The Senate Appropriations Committee today approved legislative report language sponsored by Senator Susan Collins that recommends that the U.S. Department of Agriculture (USDA) include fresh, white potatoes in the Special Supplemental Nutrition Program for Women, Infants and Children (WIC) food package. Currently, white potatoes are the only fresh fruit or vegetable excluded from the WIC food package. The report accompanies the FY2014 Department of Agriculture appropriations bill, which the full committee passed today.
The WIC food package is designed to provide supplemental foods to meet the special nutritional needs of low-income pregnant, breastfeeding, and non-breastfeeding postpartum women, and infants and children up to five years of age who are at nutritional risk. The committee's recommendation, approved today at Senator Collins' request, would allow only fresh, whole, or cut vegetables, including the potato, to be included in WIC. Vegetables with added sugars, fats, or oils would continue to be prohibited.
"The exclusion of fresh white potatoes sends a false message to WIC participants, and to all Americans, that the USDA believes that potatoes are not healthy. The truth is, when prepared properly, the potato is a wonderfully nutritious food that is inexpensive, easy to transport, has a long storage life and can be used in a wide array of recipes," Senator Collins said. "It makes perfect sense to include this healthy, locally grown vegetable in the WIC package."
Potatoes' exclusion from the USDA rule went into effect in December 2009 and is based on recommendations of the 2005 Dietary Guidelines for Americans (DGA) report, which uses consumption data that is nearly 20 years old.
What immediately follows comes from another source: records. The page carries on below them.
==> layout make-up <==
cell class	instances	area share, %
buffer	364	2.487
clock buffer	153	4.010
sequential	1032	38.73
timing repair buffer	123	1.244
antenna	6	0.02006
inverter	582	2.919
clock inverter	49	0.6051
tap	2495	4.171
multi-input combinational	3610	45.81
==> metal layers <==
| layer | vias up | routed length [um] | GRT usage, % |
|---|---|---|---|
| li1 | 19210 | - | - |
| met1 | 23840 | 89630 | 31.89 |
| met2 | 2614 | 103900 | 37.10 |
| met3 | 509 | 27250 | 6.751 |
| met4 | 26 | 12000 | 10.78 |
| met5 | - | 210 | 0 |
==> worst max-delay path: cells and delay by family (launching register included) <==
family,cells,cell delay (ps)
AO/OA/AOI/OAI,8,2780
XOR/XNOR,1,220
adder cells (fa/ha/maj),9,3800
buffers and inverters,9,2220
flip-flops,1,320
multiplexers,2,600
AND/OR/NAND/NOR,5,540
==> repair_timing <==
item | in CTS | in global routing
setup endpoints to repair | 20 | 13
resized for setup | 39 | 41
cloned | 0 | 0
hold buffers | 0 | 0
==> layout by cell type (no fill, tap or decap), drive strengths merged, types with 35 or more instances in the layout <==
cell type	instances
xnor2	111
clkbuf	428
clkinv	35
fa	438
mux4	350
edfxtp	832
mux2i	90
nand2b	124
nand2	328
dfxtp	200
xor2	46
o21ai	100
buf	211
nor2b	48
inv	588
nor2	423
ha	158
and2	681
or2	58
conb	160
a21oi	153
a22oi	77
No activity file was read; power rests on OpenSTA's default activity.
The subsequently published 2010 DGA, however, recommended five to six cups of starchy vegetables per week for women with a daily caloric intake of 1,800-2,400 calories-an increase of two to three cups per week from the 2005 DGA. The provision would bring the USDA rule for the WIC food package in line to reflect the most recent DGA.
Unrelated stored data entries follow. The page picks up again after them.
**config.mk**
```make
export PLATFORM = sky130hd
export DESIGN_NAME = pwm_duty_seq_v1
export DESIGN_NICKNAME = d
export VERILOG_FILES = /design/src/rtl/pwm_duty_seq_v1.sv
export SDC_FILE = /design/constraint.sdc
export NUM_CORES = 1
export LEC_CHECK = 0
export ABC_AREA = 1
export BUFFER_PORTS_ARGS = -buffer_cell sky130_fd_sc_hd__buf_2
export CAP_MARGIN = 40
export CORE_AREA = 2 2 128 130
export CTS_CLUSTER_SIZE = 40
export DETAILED_ROUTE_END_ITERATION = 16
export DIE_AREA = 0 0 130 132
export GPL_TIMING_DRIVEN = 1
export HOLD_SLACK_MARGIN = 0.1
export MAX_ROUTING_LAYER = met4
export PLACE_DENSITY = 0.81
export REMOVE_ABC_BUFFERS = 1
export SLEW_MARGIN = 0
export SYNTH_ARGS = -nofsm -noshare
export SYNTH_HDL_FRONTEND = slang
export SYNTH_SLANG_ARGS = --single-unit
```
**constraint.sdc**
```tcl
create_clock -name sys_clk -period 5.5 [get_ports sys_clk]
set_input_delay 1.1 -clock sys_clk [delete_from_list [all_inputs] [get_ports sys_clk]]
set_output_delay 1.1 -clock sys_clk [all_outputs]
set_load 0.05 [all_outputs]
```
**src/rtl/pwm_duty_seq_v1.sv**
```systemverilog
`default_nettype none
// ============================================================================
//  Module   : pwm_duty_seq_v1
//  Brief    : Steps through a duty table, writing one CFG0 word to the PWM
//             SFR block per accepted PWM period-match event via a bus master.
//  Revision : 1.0 - initial release
// ============================================================================
module pwm_duty_seq_v1 #(
    parameter int          DATA_WIDTH    = 32,
    parameter int          ADDR_WIDTH    = 32,
    parameter int unsigned PWM_BASE_ADDR = 0,
    parameter int          DEPTH         = 8,
    parameter int          N             = 16,
    localparam int         IW            = $clog2(DEPTH)
) (
    input  logic                  sys_clk,
    input  logic                  sys_rst,
    input  logic                  sys_clk_en,
    input  logic                  tbl_wr_en,
    input  logic [IW-1:0]         tbl_wr_idx,
    input  logic [N-1:0]          tbl_wr_data,
    input  logic [N-1:0]          seq_period,
    input  logic [IW-1:0]         seq_len,
    input  logic                  seq_loop,
    input  logic                  seq_start,
    input  logic                  seq_stop,
    input  logic                  pr_event,
    input  logic                  bus_gnt,
    output logic                  bus_req,
    output logic [ADDR_WIDTH-1:0] m_addr,
    output logic                  m_wr_en,
    output logic [DATA_WIDTH-1:0] m_wdata,
    output logic                  seq_busy,
    output logic [IW-1:0]         seq_idx,
    output logic                  seq_done,
    output logic                  seq_ovr
);

    localparam logic [ADDR_WIDTH-1:0] CFG0_ADDR = ADDR_WIDTH'(PWM_BASE_ADDR + 32'd8);

    typedef enum logic [1:0] {
        ST_IDLE    = 2'd0,
        ST_WAIT_PR = 2'd1,
        ST_REQ     = 2'd2,
        ST_WRITE   = 2'd3
    } state_t;

    state_t                  state_q,   state_d;
    logic                    bus_req_q, bus_req_d;
    logic                    wr_en_q,   wr_en_d;
    logic [ADDR_WIDTH-1:0]   addr_q,    addr_d;
    logic [DATA_WIDTH-1:0]   wdata_q,   wdata_d;
    logic                    busy_q;
    logic [IW-1:0]           idx_q,     idx_d;
    logic                    done_q,    done_d;
    logic                    ovr_q,     ovr_d;
    logic [N-1:0]            tbl_q [DEPTH];

    logic [N-1:0]            w_duty;
    logic [DATA_WIDTH-1:0]   w_wdata;
    logic                    w_last;

    assign w_duty = tbl_q[idx_q];
    // An index at or beyond a (possibly shrunk) seq_len is treated as the last entry.
    assign w_last = (idx_q >= seq_len);

    // CFG0 layout: period in bits [31:16], duty in bits [15:0], zero-padded.
    for (genvar g = 0; g < DATA_WIDTH; g++) begin : g_wdata
        if (g < 16 && g < N) begin : g_duty
            assign w_wdata[g] = w_duty[g];
        end else if (g >= 16 && g < 32 && (g - 16) < N) begin : g_period
            assign w_wdata[g] = seq_period[g-16];
        end else begin : g_zero
            assign w_wdata[g] = 1'b0;
        end
    end

    always_comb begin
        state_d   = state_q;
        bus_req_d = bus_req_q;
        wr_en_d   = 1'b0;
        addr_d    = addr_q;
        wdata_d   = wdata_q;
        idx_d     = idx_q;
        done_d    = 1'b0;
        ovr_d     = ovr_q;

        // Period events arriving while a write is outstanding are dropped, not queued.
        if ((state_q == ST_REQ || state_q == ST_WRITE) && pr_event) begin
            ovr_d = 1'b1;
        end

        case (state_q)
            ST_IDLE: begin
                if (seq_start) begin
                    state_d = ST_WAIT_PR;
                    idx_d   = '0;
                    ovr_d   = 1'b0;
                end
            end
            ST_WAIT_PR: begin
                if (seq_stop) begin
                    state_d = ST_IDLE;
                end else if (pr_event) begin
                    state_d   = ST_REQ;
                    bus_req_d = 1'b1;
                end
            end
            ST_REQ: begin
                if (seq_stop) begin
                    state_d   = ST_IDLE;
                    bus_req_d = 1'b0;
                end else if (bus_gnt) begin
                    state_d = ST_WRITE;
                    wr_en_d = 1'b1;
                    addr_d  = CFG0_ADDR;
                    wdata_d = w_wdata;
                end
            end
            ST_WRITE: begin
                bus_req_d = 1'b0;
                if (seq_stop) begin
                    state_d = ST_IDLE;
                end else if (!w_last) begin
                    state_d = ST_WAIT_PR;
                    idx_d   = idx_q + IW'(1);
                end else if (seq_loop) begin
                    state_d = ST_WAIT_PR;
                    idx_d   = '0;
                end else begin
                    state_d = ST_IDLE;
                    done_d  = 1'b1;
                end
            end
            default: begin
                state_d   = ST_IDLE;
                bus_req_d = 1'b0;
            end
        endcase
    end

    always_ff @(posedge sys_clk) begin
        if (sys_rst) begin
            state_q   <= ST_IDLE;
            bus_req_q <= 1'b0;
            wr_en_q   <= 1'b0;
            addr_q    <= '0;
            wdata_q   <= '0;
            busy_q    <= 1'b0;
            idx_q     <= '0;
            done_q    <= 1'b0;
            ovr_q     <= 1'b0;
            for (int i = 0; i < DEPTH; i++) begin
                tbl_q[i] <= '0;
            end
        end else if (sys_clk_en) begin
            state_q   <= state_d;
            bus_req_q <= bus_req_d;
            wr_en_q   <= wr_en_d;
            addr_q    <= addr_d;
            wdata_q   <= wdata_d;
            busy_q    <= (state_d != ST_IDLE);
            idx_q     <= idx_d;
            done_q    <= done_d;
            ovr_q     <= ovr_d;
            if (tbl_wr_en) begin
                tbl_q[tbl_wr_idx] <= tbl_wr_data;
            end
        end
    end

    // Strobes are masked rather than cleared so a stalled WRITE still issues its pulse on resume.
    assign m_wr_en  = wr_en_q & sys_clk_en;
    assign seq_done = done_q & sys_clk_en;
    assign bus_req  = bus_req_q;
    assign m_addr   = addr_q;
    assign m_wdata  = wdata_q;
    assign seq_busy = busy_q;
    assign seq_idx  = idx_q;
    assign seq_ovr  = ovr_q;

endmodule
`default_nettype wire

```
==> impl_metrics.yaml <==
run_status:
  status: "finished clean"
floorplanning:
  rows: 46
  coreArea_sq_um: 15700
  ios: 119
  fp.dieArea_sq_um: 17200
  die_w_um: 130
  start_util: 0.496
  die_h_um: 132
placement:
  dp_hpwl_um: 11800
  dp_slack_ns: 2.59
  gp_congestion: 0.847
  portBuffers: 87
  place_inst: 1096
finish:
  final_cells: 1128
  antennaDiodeCount: 0
  num-fill-cells: 1394
  utilization: 0.556
  fin_nets: 950
  layout-drive-gt1-share: 0.152
  area.growth.synth_to_final_pct: 12.1
power:
  worst_ir_drop_vdd_v: 0.000242
  p_leak_nw: 3.71
  cellPowerDensity_nw_per_um2: 342
  power_mw: 2.99
synthesis:
  yosys.area.top_type_share: 0.493
  yosysSeqAreaShare: 0.604
  synth.distinct_cells: 27
  postSynthAreaPerCell_sq_um: 9.35
  yosys.area.top_type: "edfxtp_1"
  yosys_warnings: 0
  yosys-top-cells-area: "edfxtp_1 49%, nor2_1 15%, dfxtp_1 11%"
  syn-cell-area_sq_um: 7790
  synth_cells: 833
  synth_seq_cells: 171
setup_path:
  worstSetupPathType: "in -> out"
  critPathMaxFanout: 11
  end_kind: "output port"
  r2r-end: "m_wdata[1]$_SDFFE_PP0P_"
  arrival_ns: 1.73
  cp_data_required_time_ns: 4.40
  slowest_stage: "buf_2"
  critPathMaxStageDelay_ns: 0.25
  critPathLaunch: "sys_clk_en"
  cp-start-kind: "input pin"
  r2r-start: "seq_idx[0]$_SDFFE_PP0P_"
  r2r_slack_ns: 3.22
  cpMostUsedCell: "buf_2"
  rr_worst_depth: 9
  crit_path_cell_trace: "buf_2 > nand2_1 > inv_1 > buf_2"
timing:
  maxSlewViolCount: 0
  skew_ns: 0.0119
  hold_viol_final: 0
  tightest_slew_ns: 0.807
  relSlewSlack: 0.461
  finalCritPeriodShare: 0.515
  rsz0062_at_grt: "no"
  fmax_ghz: 0.353
  worst_slack_ns: 2.67
  setup_violations: 0
  period_minus_slack_ns: 2.83
  setup_tns_ns: 0
routing:
  drtAntennaViolNets: 0
  drc: 0
  dr_total_vias: 5792
  drt-total-wl_um: 18300
  firstDrtPassIters: 6
  drt_iter0_markers: 677
  post_drt_wl_per_cell_um: 16.2
  vias_per_cell: 5.13
hold_path:
  hp-start: "bus_req$_SDFFE_PP0P_"
  hold_path.class: "reg -> reg"
  hold_end: "bus_req$_SDFFE_PP0P_"
  min_path_cells: 2
clocking:
  ctsResizeCount: 0
  htreeDepth: 4
  path_clk_slew_ns: 0.06
  cts_setup_buffers: 0
  cts_tree: "done"
  cts-root-buf: "clkbuf_16"
  cts.sinks: 171
  clk_latency_ns: 0.43
  ctsLongestPathBuffers: 2
  cts_made_buffers: 17
  ctsHoldBuffers: 0
global_route:
  grt_pass1_wl_um: 28100
  gr-total-overflow: 0
  grt_usage: 0.226
  antenna_found_initial: 0
  grt_max_degree: 69
  grt_pass1_vias: 5144
run:
  max_cap_violations: 0
-- worst max-delay path: cells and delay by family --
family / cells / cell delay [ns]
buffers and inverters: 3 / 0.54
and+or+nand+nor: 1 / 0.09
-- power by group --
group | switching, mW | internal [mW] | total (mW) | leakage [nW]
Combinational | 0.224 | 0.0650 | 0.289 | 1.84
Clock | 0.485 | 0.751 | 1.24 | 0.300
Sequential | 0.0177 | 1.44 | 1.46 | 1.57
Total | 0.727 | 2.26 | 2.99 | 3.71
-- flip-flops by register name, summed over array words and instances, names as in the netlist --
register and count:
seq_ovr 1, bus_req 1, done_q 1, state_q 2, wr_en_q 1, m_addr 1
seq_idx 3, tbl_q 128, seq_busy 1, m_wdata 32
-- area by class of cell --
type,instances,area [sq um],area share
clock buffer,22,474,0.0543
clock inverter,10,139,0.0159
inverter,41,156,0.0179
multi-input combinational,576,2510,0.287
sequential,171,4710,0.539
tap,216,270,0.0309
timing repair buffer,92,480,0.0550
-- how the worst max path moves through the flow --
stage               depth (start not counted)                         end
global route                                4                     m_wr_en
detailed placement                          5  tbl_q[5][13]$_SDFFCE_PN0P_
CTS                                         4                    seq_done
finish                                      4                    seq_done
floorplan                                  11     seq_idx[1]$_SDFFE_PP0P_
global placement                            5   tbl_q[1][5]$_SDFFCE_PN0P_
-- layer usage --
metal | global-route usage | share of wire
met1 | 0.315 | 0.41
met4 | 0.0836 | 0.030
met3 | 0.0621 | 0.12
met2 | 0.316 | 0.43
met5 | - | 0
-- synthesized netlist by cell type (all sizes together) --
cell / instances
o21ai: 101
nand2: 65
inv: 40
mux2i: 1
nand4: 1
buf: 64
dfxtp: 43
conb: 1
edfxtp: 128
clkbuf: 11
ha: 4
a31oi: 1
a21oi: 26
nand3: 38
nor2: 308
clkinv: 1
-- metrics by stage --
| step | area, sq um | hold WS, ns |
|---|---|---|
| 2_1_floorplan | 7370 | 0.438 |
| 3_3_place_gp | 8110 | 0.447 |
| 3_5_place_dp | 8120 | 0.450 |
| 4_1_cts | 8740 | 0.466 |
| 5_1_grt | 8740 | 0.493 |
| 6_report | 8740 | 0.460 |
-- cells in the final DEF, fill, tap and decap left out, types with 3 or more instances in the layout --
| cell type | n |
|---|---|
| dfxtp_1 | 42 |
| o21ai_1 | 4 |
| nand2_1 | 56 |
| clkbuf_16 | 17 |
| nand2_4 | 5 |
| ha_1 | 4 |
| inv_1 | 39 |
| buf_4 | 4 |
| nand2_2 | 4 |
| nor2_1 | 303 |
| bufinv_16 | 3 |
| nand3_1 | 37 |
| buf_2 | 87 |
| a21oi_1 | 26 |
| edfxtp_1 | 128 |
| o21ai_0 | 97 |
| clkbuf_8 | 3 |
| conb_1 | 31 |
| clkinv_2 | 3 |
Here are nutritional facts about the white potato that Senator Collins said are often overlooked:
Potatoes have more potassium than bananas, a food commonly associated with this nutrient.
Potatoes are cholesterol-free, fat-free, and sodium-free, and can be served in countless healthy ways.
A medium baked potato contains 15 percent of the daily recommended value of dietary fiber, 27 percent of the daily recommended value for vitamin B6, and 28 percent of the daily recommended value of Vitamin C.